Но первым совместным делом нашим был не макет, а поход на Север. Мне, бродяге, нужен был попутчик, и попутчиком он оказался верным: очень способным, срушным ко всем сторонам ходячей жизни, настоящим окопным сотоварищем и ещё, неожиданно, — очарователем всех встречных человеков. Очаровывал он их незнамо чем, наверное, своею добротой, и благодаря этому потрясающему его качеству мы ни в чём не нуждались в наших северных деревнях. А узнав, что он блокадный островитянин, нам из всех домов и со всех концов деревень под это тащили сметану, творог, мёд, пироги и прочую снедь — только бы «тощенького поддержать». Так я стал при нём поводырём. Кстати, очень интересное занятие.
В одной из деревень, под названием Погост, моего кормильца от меня чуть было не увели. Старухи хотели его приспособить на место батюшки, больно уж он им своим видом и нутром подходил, да и церковь пустовала. А то, что молитв не знал, — это не беда. «У нас всё есть, — говаривали они мне, — обучим, только отдай нам его в батюшки». Но я про него уже всё понял и, конечно, не отдал его старухам, а заразил своим бродяжничеством. И стали мы с ним весной каждого года в тюзовской макетной, между очередными театральными макетами, собирать свои мешки, мечтая о его супчике, сваренном на моём воровском костре. А когда наступала амнистия от бесконечных работ, покупали мы железнодорожные билеты на «очередной Север» и под движение колёс чокались со свободою.

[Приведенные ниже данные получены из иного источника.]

## src/design/ptmr_pkg.sv

```systemverilog
`default_nettype none
package ptmr_pkg;

  localparam int DATA_W       = 32;
  localparam int PRESCALE_W   = 8;
  localparam int DIV_SEL_W    = 3;
  localparam int DIV_CNT_W    = 4;
  localparam int CMD_W        = 2;
  localparam int SEL_W        = 2;
  localparam int CFG_IDX_W    = 1;
  localparam int CFG_DATA_W   = PRESCALE_W;
  localparam int COUNT_W_DEF  = 32;

  // Largest divider select that still means something (1/16)
  localparam logic [DIV_SEL_W-1:0] DIV_SEL_MAX = DIV_SEL_W'(4);

  // Bus bit positions
  localparam int BIT_START   = 12;
  localparam int BIT_UPDATE  = 13;
  localparam int BIT_RELOAD  = 15;
  localparam int BIT_IRQ_EN  = 2;
  localparam int BIT_IRQ_PND = 7;

  typedef enum logic [CMD_W-1:0] {
    CMD_READ  = 2'd0,
    CMD_WRITE = 2'd1,
    CMD_TICK  = 2'd2,
    CMD_NONE  = 2'd3
  } command_t;

  typedef enum logic [SEL_W-1:0] {
    SEL_CONTROL = 2'd0,
    SEL_BUFFER  = 2'd1,
    SEL_OBSERVE = 2'd2,
    SEL_IRQ     = 2'd3
  } reg_sel_t;

  typedef enum logic [CFG_IDX_W-1:0] {
    CFG_PRESCALE = 1'b0,
    CFG_DIVIDER  = 1'b1
  } cfg_idx_t;

  typedef struct packed {
    logic start;
    logic update;
    logic reload;
  } control_t;

endpackage
`default_nettype wire

```

## src/design/ptmr_in_if.sv

```systemverilog
`default_nettype none
interface ptmr_in_if
  import ptmr_pkg::*;
  ();
  logic             valid;
  logic             ready;
  logic [CMD_W-1:0] command;
  logic [SEL_W-1:0] reg_select;
  logic [DATA_W-1:0] write_data;

  modport source (output valid, output command, output reg_select, output write_data,
                  input ready);
  modport sink (input valid, input command, input reg_select, input write_data,
                output ready);
endinterface
`default_nettype wire

```

## src/design/ptmr_out_if.sv

```systemverilog
`default_nettype none
interface ptmr_out_if
  import ptmr_pkg::*;
  ();
  logic              valid;
  logic              ready;
  logic [DATA_W-1:0] read_data;
  logic              irq;

  modport source (output valid, output read_data, output irq, input ready);
  modport sink (input valid, input read_data, input irq, output ready);
endinterface
`default_nettype wire

```

## src/design/prescaled_down_count_timer_top.sv

```systemverilog
`default_nettype none
// One down-count timer channel behind a small register file. Each input item
// is a register read, a register write, one input clock tick or a no-op; every
// item returns exactly one result item (read data, zero for anything but a read,
// and the interrupt line after the item). Ticks pass a prescaler that divides by
// prescale_value + 1 and a power-of-two divider (1/1 .. 1/16, selects above four
// act as 1/16); each divided tick counts the channel down while started, or
// reloads it while update is set. Reaching zero (from one or zero) sets the
// write-one-to-clear pending bit and either reloads from the count buffer
// (auto-reload) or stops. Rate: one item per clock while results are taken.
// All timer state is updated in the cycle an item is taken, and the result
// lands in a single output register; input ready is high whenever that register
// is empty or being drained in the same cycle, so a stall on the result side
// holds the input for exactly as long. The configuration port (prescale value,
// divider select) is written with cfg_we and takes effect on the next tick item.
module prescaled_down_count_timer_top
  import ptmr_pkg::*;
#(
  parameter int COUNT_WIDTH = COUNT_W_DEF
) (
  input  wire logic                  clk,
  input  wire logic                  rst,
  input  wire logic                  cfg_we,
  input  wire logic [CFG_IDX_W-1:0]  cfg_index,
  input  wire logic [CFG_DATA_W-1:0] cfg_wdata,
  ptmr_in_if.sink                    in_ch,
  ptmr_out_if.source                 out_ch
);

  // Configuration registers
  logic [PRESCALE_W-1:0] prescale_value;
  logic [DIV_SEL_W-1:0]  divider_select;

  // Timer state
  logic [PRESCALE_W-1:0]  prescale_count, prescale_count_next;
  logic [DIV_CNT_W-1:0]   divide_count, divide_count_next;
  logic [COUNT_WIDTH-1:0] down_counter, down_counter_next;
  logic [COUNT_WIDTH-1:0] reload_buffer, reload_buffer_next;
  control_t               control, control_next;
  logic                   irq_enable, irq_enable_next;
  logic                   irq_pending, irq_pending_next;

  // Result register
  logic              out_valid;
  logic [DATA_W-1:0] out_data, out_data_next;
  logic              out_irq;

  logic     accept;
  command_t cmd;
  reg_sel_t sel;

  // Tick path
  logic [DIV_SEL_W-1:0] div_sel;
  logic [DIV_CNT_W-1:0] div_last;
  logic                 ps_wrap;
  logic                 div_wrap;

  assign in_ch.ready = !out_valid || out_ch.ready;
  assign accept      = in_ch.valid && in_ch.ready;
  assign cmd         = command_t'(in_ch.command);
  assign sel         = reg_sel_t'(in_ch.reg_select);

  always_ff @(posedge clk) begin
    if (rst) begin
      prescale_value <= '0;
      divider_select <= '0;
    end else if (cfg_we) begin
      unique case (cfg_idx_t'(cfg_index))
        CFG_PRESCALE: prescale_value <= cfg_wdata[PRESCALE_W-1:0];
        CFG_DIVIDER:  divider_select <= cfg_wdata[DIV_SEL_W-1:0];
        default:      ;
      endcase
    end
  end

  // Clamp divider select and form the terminal count of the divider
  assign div_sel  = (divider_select > DIV_SEL_MAX) ? DIV_SEL_MAX : divider_select;
  assign div_last = DIV_CNT_W'((1 << div_sel) - 1);
  assign ps_wrap  = prescale_count >= prescale_value;
  assign div_wrap = divide_count >= div_last;

  always_comb begin
    prescale_count_next = prescale_count;
    divide_count_next   = divide_count;
    down_counter_next   = down_counter;
    reload_buffer_next  = reload_buffer;
    control_next        = control;
    irq_enable_next     = irq_enable;
    irq_pending_next    = irq_pending;
    out_data_next       = '0;

    unique case (cmd)
      CMD_READ: begin
        unique case (sel)
          SEL_CONTROL: begin
            out_data_next[BIT_START]  = control.start;
            out_data_next[BIT_UPDATE] = control.update;
            out_data_next[BIT_RELOAD] = control.reload;
          end
          SEL_BUFFER:  out_data_next = DATA_W'(reload_buffer);
          SEL_OBSERVE: out_data_next = DATA_W'(down_counter);
          SEL_IRQ: begin
            out_data_next[BIT_IRQ_EN]  = irq_enable;
            out_data_next[BIT_IRQ_PND] = irq_pending;
          end
          default: ;
        endcase
      end
      CMD_WRITE: begin
        unique case (sel)
          SEL_CONTROL: begin
            control_next.start  = in_ch.write_data[BIT_START];
            control_next.update = in_ch.write_data[BIT_UPDATE];
            control_next.reload = in_ch.write_data[BIT_RELOAD];
            // Manual update loads the counter at once
            if (in_ch.write_data[BIT_UPDATE]) down_counter_next = reload_buffer;
          end
          SEL_BUFFER:  reload_buffer_next = in_ch.write_data[COUNT_WIDTH-1:0];
          SEL_OBSERVE: ;
          SEL_IRQ: begin
            irq_enable_next = in_ch.write_data[BIT_IRQ_EN];
            if (in_ch.write_data[BIT_IRQ_PND]) irq_pending_next = 1'b0;
          end
          default: ;
        endcase
      end
      CMD_TICK: begin
        if (!ps_wrap) begin
          prescale_count_next = prescale_count + PRESCALE_W'(1);
        end else begin
          prescale_count_next = '0;
          if (!div_wrap) begin
            divide_count_next = divide_count + DIV_CNT_W'(1);
          end else begin
            divide_count_next = '0;
            // Divided tick: count, reload or expire
            if (control.start) begin
              if (control.update) begin
                down_counter_next = reload_buffer;
              end else if (down_counter <= COUNT_WIDTH'(1)) begin
                irq_pending_next = 1'b1;
                if (control.reload) begin
                  down_counter_next = reload_buffer;
                end else begin
                  down_counter_next  = '0;
                  control_next.start = 1'b0;
                end
              end else begin
                down_counter_next = down_counter - COUNT_WIDTH'(1);
              end
            end
          end
        end
      end
      CMD_NONE: ;
      default: ;
    endcase
  end

  always_ff @(posedge clk) begin
    if (rst) begin
      prescale_count <= '0;
      divide_count   <= '0;
      down_counter   <= '0;
      reload_buffer  <= '0;
      control        <= '0;
      irq_enable     <= 1'b0;
      irq_pending    <= 1'b0;
    end else if (accept) begin
      prescale_count <= prescale_count_next;
      divide_count   <= divide_count_next;
      down_counter   <= down_counter_next;
      reload_buffer  <= reload_buffer_next;
      control        <= control_next;
      irq_enable     <= irq_enable_next;
      irq_pending    <= irq_pending_next;
    end
  end

  // Result register: load on accept, drop when taken
  always_ff @(posedge clk) begin
    if (rst) begin
      out_valid <= 1'b0;
    end else if (accept) begin
      out_valid <= 1'b1;
    end else if (out_ch.ready) begin
      out_valid <= 1'b0;
    end
  end

  always_ff @(posedge clk) begin
    if (accept) begin
      out_data <= out_data_next;
      out_irq  <= irq_enable_next && irq_pending_next;
    end
  end

  assign out_ch.valid     = out_valid;
  assign out_ch.read_data = out_data;
  assign out_ch.irq       = out_irq;

`ifndef ASSERT_OFF
  // The held interrupt always matches the state it was computed from
  a_irq_matches_state: assert property (@(posedge clk) disable iff (rst)
    out_valid |-> (out_irq == (irq_enable && irq_pending)))
    else $error("result irq disagrees with interrupt state");

  // The counter moves only on an accepted item
  a_counter_quiet: assert property (@(posedge clk) disable iff (rst)
    (!$past(rst) && !$past(accept)) |-> $stable(down_counter))
    else $error("down counter changed without an item");

  // Start drops only on a tick (expiry) or a control write
  a_start_fall: assert property (@(posedge clk) disable iff (rst)
    (!$past(rst) && $fell(control.start)) |->
      $past(accept && (cmd == CMD_TICK || (cmd == CMD_WRITE && sel == SEL_CONTROL))))
    else $error("start cleared without a cause");
`endif

endmodule
`default_nettype wire

```

## src/flat_wrapper.sv

```systemverilog
// flat-port wrapper written by rule: the top's interface ports become plain ports
module prescaled_down_count_timer_top_flat import ptmr_pkg::*;
#(
  parameter int COUNT_WIDTH = COUNT_W_DEF
)
  (clk, rst, cfg_we, cfg_index, cfg_wdata, in_ch_valid, in_ch_command, in_ch_reg_select, in_ch_write_data, in_ch_ready, out_ch_valid, out_ch_read_data, out_ch_irq, out_ch_ready);
  ptmr_in_if in_ch_i ();
  ptmr_out_if out_ch_i ();
  input  wire logic clk;
  input  wire logic rst;
  input  wire logic cfg_we;
  input  wire logic [CFG_IDX_W-1:0] cfg_index;
  input  wire logic [CFG_DATA_W-1:0] cfg_wdata;
  input wire logic [$bits(in_ch_i.valid)-1:0] in_ch_valid;
  input wire logic [$bits(in_ch_i.command)-1:0] in_ch_command;
  input wire logic [$bits(in_ch_i.reg_select)-1:0] in_ch_reg_select;
  input wire logic [$bits(in_ch_i.write_data)-1:0] in_ch_write_data;
  output wire logic [$bits(in_ch_i.ready)-1:0] in_ch_ready;
  output wire logic [$bits(out_ch_i.valid)-1:0] out_ch_valid;
  output wire logic [$bits(out_ch_i.read_data)-1:0] out_ch_read_data;
  output wire logic [$bits(out_ch_i.irq)-1:0] out_ch_irq;
  input wire logic [$bits(out_ch_i.ready)-1:0] out_ch_ready;
  assign in_ch_i.valid = in_ch_valid;
  assign in_ch_i.command = in_ch_command;
  assign in_ch_i.reg_select = in_ch_reg_select;
  assign in_ch_i.write_data = in_ch_write_data;
  assign in_ch_ready = in_ch_i.ready;
  assign out_ch_valid = out_ch_i.valid;
  assign out_ch_read_data = out_ch_i.read_data;
  assign out_ch_irq = out_ch_i.irq;
  assign out_ch_i.ready = out_ch_ready;
  prescaled_down_count_timer_top #(.COUNT_WIDTH(COUNT_WIDTH)) u_core (.clk(clk), .rst(rst), .cfg_we(cfg_we), .cfg_index(cfg_index), .cfg_wdata(cfg_wdata), .in_ch(in_ch_i), .out_ch(out_ch_i));
endmodule
```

Ты помнишь, как мы в жутко дождливый день на раздутом людской давкой автобусе добирались в забытый Богом и советской властью ленный город Ивана Грозного Шенкурск, и как через худую крышу струя воды дырявила в течение часа стриженую голову двенадцати — тринадцатилетнего пацана, зажатого людьми, и как сердобольный шенкурский алкоголик вливал в него, трясущегося, остатки своей водки, чтоб он «не кончился»? Ты помнишь здоровенных мужиков, лежащих у ларя с остекленевшими глазами, сломленных местным коктейлем — смесью «зазаборного» вина «Клюковки» с шенкурским пивом? Много мы этого кина видели в наших хождениях по Северу. А наши сидения у моего костра в твоём палаточном уюте, в мстинском раю, с замечательными художниками Давидом Боровским и Володей Макушенко, с потрясающими подзапретными книгами, за которые бы все мы в других местах да на чужих глазах сидели бы долгие годы…
А зимою мы снова с тобой грешили, и ты снова становился соучастником моих посягательств на создание миров, правда, театральных, но всё — таки…
Ты помнишь, Гаврилыч, как мы радовались, когда удалось заставить вспухнуть желваками холст, сделать из холста невозможное — физиологию — в «Холстомере» Толстого. Или два сильно муарившихся тюля подчинить масштабу глаза и превратить неприятный оп — артовский эффект муара в ощущение колышущейся листвы и выиграть главную идею «Дачников» для Товстоногова.